Leyner fue amenazado de muerte en enero del 2020, presuntamente por las Agc o Clan del Golfo, cuando era una de las voces que con mayor firmeza denunciaba la reconfiguración del conflicto armado en el Chocó. “Bojayá ha sido un símbolo de la desgracia, todos llegan con su discurso de que van a proteger las comunidades, pero son las comunidades las que mueren”, sentencia Palacios.

En septiembre de 2019, después de casi dos décadas de exámenes de laboratorio y controversias jurídicas, la Fiscalía hizo la entrega de los cuerpos exhumados a las familias, para que tuvieran un entierro digno con alabaos y rezos, como mandan las tradiciones del pueblo negro del Atrato.

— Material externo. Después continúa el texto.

===== config.mk =====
export PLATFORM = sky130hd
export DESIGN_NAME = scaled_stream_framer_flat
export DESIGN_NICKNAME = d
export VERILOG_FILES = /design/src/rtl/scaled_stream_framer_if.sv /design/src/rtl/scaled_stream_framer.sv /design/src/flat_wrapper.sv
export SDC_FILE = /design/constraint.sdc
export NUM_CORES = 1
export LEC_CHECK = 0
export ABC_AREA = 1
export CORE_AREA = 2 2 107 68
export DETAILED_ROUTE_END_ITERATION = 10
export DIE_AREA = 0 0 109 70
export HOLD_SLACK_MARGIN = 0.03
export PLACE_DENSITY = 0.82
export SYNTH_ARGS = -nofsm -noshare
export SYNTH_HDL_FRONTEND = slang
export SYNTH_SLANG_ARGS = --single-unit

===== constraint.sdc =====
create_clock -name clk -period 5.8 [get_ports clk]
set_input_delay 1.74 -clock clk [delete_from_list [all_inputs] [get_ports clk]]
set_output_delay 1.74 -clock clk [all_outputs]
set_load 0.05 [all_outputs]
<file path="src/rtl/spi_master_param.sv">
// Parameterised SPI master: CPOL/CPHA per transfer, one-hot active-low chip selects, registered SCLK.
// Define SPI_LSB_FIRST_EN to add the lsbFirst input (per-transfer LSB-first shifting); otherwise always MSB first.
module spi_master_param #(
    parameter int DATA_WIDTH = 8,
    parameter int NUM_SLAVES = 3,
    parameter int CLK_DIV    = 1,
    localparam int SW = (NUM_SLAVES > 1) ? $clog2(NUM_SLAVES) : 1
) (
    input  logic                  clk,
    input  logic                  reset,
    input  logic                  start,
    input  logic [SW-1:0]         slaveSelect,
    input  logic                  cpol,
    input  logic                  cpha,
`ifdef SPI_LSB_FIRST_EN
    input  logic                  lsbFirst,
`endif
    input  logic [DATA_WIDTH-1:0] masterDataToSend,
    output logic [DATA_WIDTH-1:0] masterDataReceived,
    output logic                  busy,
    output logic                  done,
    output logic                  SCLK,
    output logic [NUM_SLAVES-1:0] CS,
    output logic                  MOSI,
    input  logic                  MISO,
    output logic [2:0]            fsm_state
);

    localparam int HW = $clog2(2 * DATA_WIDTH);
    localparam int IW = HW - 1;
    localparam int CW = $clog2(CLK_DIV + 1);
    localparam logic [HW-1:0] LAST_HALF = HW'(2 * DATA_WIDTH - 1);
    localparam logic [IW-1:0] LAST_BIT  = IW'(DATA_WIDTH - 1);
    localparam logic [CW-1:0] DIV_LAST  = CW'(CLK_DIV - 1);

    typedef enum logic [2:0] {IDLE, SETUP, TRANSFER, HOLD, DONE} state_t;

    state_t                state, state_next;
    logic [CW-1:0]         div_cnt;
    logic [HW-1:0]         half_cnt;
    logic [HW-1:0]         edge_half;
    logic [IW-1:0]         edge_bit;
    logic [DATA_WIDTH-1:0] tx_q, rx_q;
    logic                  cpol_q, cpha_q, lsb_q, lsb_in;
    logic                  accept, div_wrap, edge_fire;

`ifdef SPI_LSB_FIRST_EN
    assign lsb_in = lsbFirst;
`else
    assign lsb_in = 1'b0;
`endif

    // Bit k of the serial stream maps to word position k (LSB first) or DATA_WIDTH-1-k.
    function automatic logic [IW-1:0] bit_pos(input logic [IW-1:0] k, input logic lsb);
        return lsb ? k : (LAST_BIT - k);
    endfunction

    assign accept    = (state == IDLE) && start && (int'(slaveSelect) < NUM_SLAVES);
    assign div_wrap  = (div_cnt == DIV_LAST);
    assign busy      = (state == SETUP) || (state == TRANSFER) || (state == HOLD);
    assign done      = (state == DONE);
    assign fsm_state = state;
    assign edge_bit  = edge_half[HW-1:1];

    always_ff @(posedge clk or posedge reset) begin
        if (reset) state <= IDLE;
        else       state <= state_next;
    end

    // edge_fire marks the clk edge on which SCLK enters half-period edge_half (even = leading).
    always_comb begin
        state_next = state;
        edge_fire  = 1'b0;
        edge_half  = '0;
        case (state)
            IDLE:     if (accept) state_next = SETUP;
            SETUP:    if (div_wrap) begin
                          state_next = TRANSFER;
                          edge_fire  = 1'b1;
                      end
            TRANSFER: if (div_wrap) begin
                          if (half_cnt == LAST_HALF) begin
                              state_next = HOLD;
                          end else begin
                              edge_fire = 1'b1;
                              edge_half = half_cnt + 1'b1;
                          end
                      end
            HOLD:     if (div_wrap) state_next = DONE;
            DONE:     state_next = IDLE;
            default:  state_next = IDLE;
        endcase
    end

    always_ff @(posedge clk or posedge reset) begin
        if (reset) begin
            div_cnt            <= '0;
            half_cnt           <= '0;
            tx_q               <= '0;
            rx_q               <= '0;
            cpol_q             <= 1'b0;
            cpha_q             <= 1'b0;
            lsb_q              <= 1'b0;
            SCLK               <= 1'b0;
            MOSI               <= 1'b0;
            CS                 <= '1;
            masterDataReceived <= '0;
        end else begin
            if (state_next != state || div_wrap) div_cnt <= '0;
            else                                 div_cnt <= div_cnt + 1'b1;

            if (edge_fire) half_cnt <= edge_half;

            if (accept) begin
                tx_q   <= masterDataToSend;
                rx_q   <= '0;
                cpol_q <= cpol;
                cpha_q <= cpha;
                lsb_q  <= lsb_in;
                SCLK   <= cpol;
                MOSI   <= lsb_in ? masterDataToSend[0] : masterDataToSend[DATA_WIDTH-1];
                CS     <= ~(NUM_SLAVES'(1) << slaveSelect);
            end

            if (edge_fire) begin
                SCLK <= cpol_q ^ ~edge_half[0];
                if (!edge_half[0]) begin
                    // Leading edge: sample (cpha=0) or present bit k (cpha=1; bit 0 already out from SETUP).
                    if (!cpha_q)                 rx_q[bit_pos(edge_bit, lsb_q)] <= MISO;
                    else if (edge_bit != '0)     MOSI <= tx_q[bit_pos(edge_bit, lsb_q)];
                end else begin
                    if (cpha_q)                  rx_q[bit_pos(edge_bit, lsb_q)] <= MISO;
                    else if (edge_bit != LAST_BIT) MOSI <= tx_q[bit_pos(edge_bit + 1'b1, lsb_q)];
                end
            end

            if (state == TRANSFER && state_next == HOLD) SCLK <= cpol_q;

            if (state == HOLD && state_next == DONE) begin
                CS                 <= '1;
                masterDataReceived <= rx_q;
            end
        end
    end

endmodule
</file>
<file path="config.mk">
export PLATFORM = sky130hd
export DESIGN_NAME = spi_master_param
export DESIGN_NICKNAME = d
export VERILOG_FILES = /design/src/rtl/spi_master_param.sv
export SDC_FILE = /design/constraint.sdc
export NUM_CORES = 1
export LEC_CHECK = 0
export ABC_CLOCK_PERIOD_IN_PS = 2900
export BUFFER_PORTS_ARGS = -buffer_cell sky130_fd_sc_hd__buf_4
export CORE_MARGIN = 2
export CORE_UTILIZATION = 55
export CTS_BUF_LIST = sky130_fd_sc_hd__clkbuf_4
export DETAILED_ROUTE_END_ITERATION = 12
export GPL_TIMING_DRIVEN = 0
export PLACE_DENSITY = 0.78
export RECOVER_POWER = 50
export SYNTH_ARGS = -nofsm -noshare
export SYNTH_HDL_FRONTEND = slang
export SYNTH_SLANG_ARGS = --single-unit
</file>
<file path="constraint.sdc">
create_clock -name clk -period 2.9 [get_ports clk]
set_input_delay 0.435 -clock clk [delete_from_list [all_inputs] [get_ports clk]]
set_output_delay 0.435 -clock clk [all_outputs]
set_load 0.05 [all_outputs]
</file>
Word-level counts from Yosys, hierarchy flattened. Index checks and enable logic that the tools add are counted.

Logic and storage cells: 84. Register bits: 39. Input port bits: 16.

Eq/ne operators: 9. Magnitude comparators: 4. Shifts and indexed selects: 1. Reductions and logical operators: 12. Add/subtract/negate cells: 5. Muxes and demuxes: 38. Bitwise operators: 4.

Operators by type and width (number): 8-bit two-way mux (5); 3-bit two-way mux (7); 1-bit two-way mux (17); 4-bit two-way mux (3); 3-bit case mux with 4 select lines (1); 3-bit by 2-bit equality test with 1-bit output (second input constant) (3); 8-bit bitwise mux (1); 3-bit by 4-bit < comparator with 1-bit output (second input constant) (2); 1-bit binary-select mux with 3-bit select (2); 3-bit equality test (second input constant) (2); 3-bit nonzero test (2); 3-bit subtractor (first input constant) (2); 1-bit logical AND (5); 4-bit by 1-bit adder with 4-bit output (second input constant) (1); 4-bit equality test (second input constant) (1); 3-bit by 1-bit adder with 3-bit output (second input constant) (1); 1-bit demux with 3-bit select (1); 3-bit by 1-bit equality test with 1-bit output (second input constant) (1); 3-bit by 1-bit >= comparator with 1-bit output (second input constant) (1); 3-bit zero test (1); 1-bit logical OR (3); 3-bit != test (1); 3-bit != test (second input constant) (1); 3-bit inverter (1); other kinds (7) (8).

Depth between registers and ports, before layout. Gate-level depths: netlist of the first run.

Depth in word-level cells: 13. Mapped depth: 10.

Worst setup path after synthesis of the first run. No wires, ideal clock.

Path kind: register to register. Start point: register state[1], in the netlist fsm_state[1]. End point: register MOSI. Arrival time: 2566 ps. Period minus slack after synthesis: 2699 ps. Required time: 2767 ps. Slack: 201 ps. Stages on the path, launching flop included: 10. Cells stage by stage: dfrtp_1 > nor4b_4 > nand2_1 > ha_1 > inv_1 > o21ai_0 > a31o_2 > a31o_2 > a2111oi_0 > o21bai_1.

Word-level cells in the longest chain between the ends: 10.

Ends and longest elaborated chain: from (decl) (RTL line 38) `state_t state, state_next;`; from (signal assigned) (RTL line 67) `else state <= state_next;`; 3-bit by 2-bit equality test with 1-bit output (RTL line 75) `case (state)`; 4-bit two-way mux (RTL line 75); 3-bit by 1-bit adder with 3-bit output (RTL line 133) `else if (edge_bit != LAST_BIT) MOSI <= tx_q[bit_pos(edge_bit + 1'b1, lsb_q)];`; 3-bit subtractor (RTL line 55) `return lsb ? k : (LAST_BIT - k);`; 1-bit binary-select mux with 3-bit select (RTL line 133); 1-bit two-way mux (implied by the code) (RTL line 133); 1-bit two-way mux (RTL line 133); 1-bit two-way mux (RTL line 132) `if (cpha_q) rx_q[bit_pos(edge_bit, lsb_q)] <= MISO;`; 1-bit two-way mux (RTL line 127) `if (!edge_half[0]) begin`; 1-bit two-way mux (*) (RTL line 125) `if (edge_fire) begin`; to (signal assigned) (RTL line 121) `MOSI <= lsb_in ? masterDataToSend[0] : masterDataToSend[DATA_WIDTH-1];`; to (signal assigned) (RTL line 130) `else if (edge_bit != '0) MOSI <= tx_q[bit_pos(edge_bit, lsb_q)];`; to (signal assigned) (RTL line 133); to (decl) (RTL line 24) `output logic MOSI,`.

Every way passes the cells marked *; elsewhere a longest branch is shown, timed or not. The select of a mux whose other input is x is not followed. A chain may end at the register's enable or synchronous reset.

Worst setup path in the final report of the first run.
Start point: register half_cnt[0]. End point: register MOSI.

Word-level cells in the longest chain between the ends: 12.

Ends and longest elaborated chain: from (decl) (RTL line 40) `logic [HW-1:0] half_cnt;`; from (signal assigned) (RTL line 112) `if (edge_fire) half_cnt <= edge_half;`; 4-bit by 1-bit adder with 4-bit output / 4-bit equality test (equally long branches) (RTL line 86, 82); 4-bit two-way mux (RTL line 82) `if (half_cnt == LAST_HALF) begin`; 4-bit two-way mux (RTL line 81) `TRANSFER: if (div_wrap) begin`; 4-bit two-way mux (RTL line 75); 3-bit by 1-bit adder with 3-bit output (RTL line 133); 3-bit subtractor (RTL line 55); 1-bit binary-select mux with 3-bit select (RTL line 133); 1-bit two-way mux (implied by the code) (RTL line 133); 1-bit two-way mux (RTL line 133); 1-bit two-way mux (RTL line 132); 1-bit two-way mux (RTL line 127); 1-bit two-way mux (*) (RTL line 125).

Marks and branches as above.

Aquel acto reparador ocurría al tiempo que comenzaba una nueva penetración paramilitar hacia Bojayá y el Medio Atrato, encabezada por las Agc, que en la disputa con el Eln aún hoy provocan confinamientos, amenazas y asesinatos de civiles en la región durante los últimos años, como si la historia de violencia fuera un bucle interminable.

A Domingo Chalá lo buscaron de nuevo los reporteros en 2019 durante la entrega de los cuerpos exhumados por la Fiscalía. Querían que cantara porque su voz ronca se aclaraba con cualquiera de los alabaos y tonadas que compuso en todos los años que pasaron después de la masacre.

“La Farc lanzó una pipeta y cayó dentro de la iglesia”, comenzaba su melodía que varios periodistas escuchaban atentos: “lo que hicieron con mi pueblo, por Dios no tiene sentido, matar tantos inocentes sin haber ningún motivo… Recuerdo que el dos de mayo, fecha que no olvidó yo, pasó un caso en Bellavista, al mundo entero conmovió”.

Bojayá podría ser un resumen de Colombia. Un lugar que concentra la brutalidad sin límites y a la vez la lucha incansable de una comunidad que sólo quiere vivir en paz.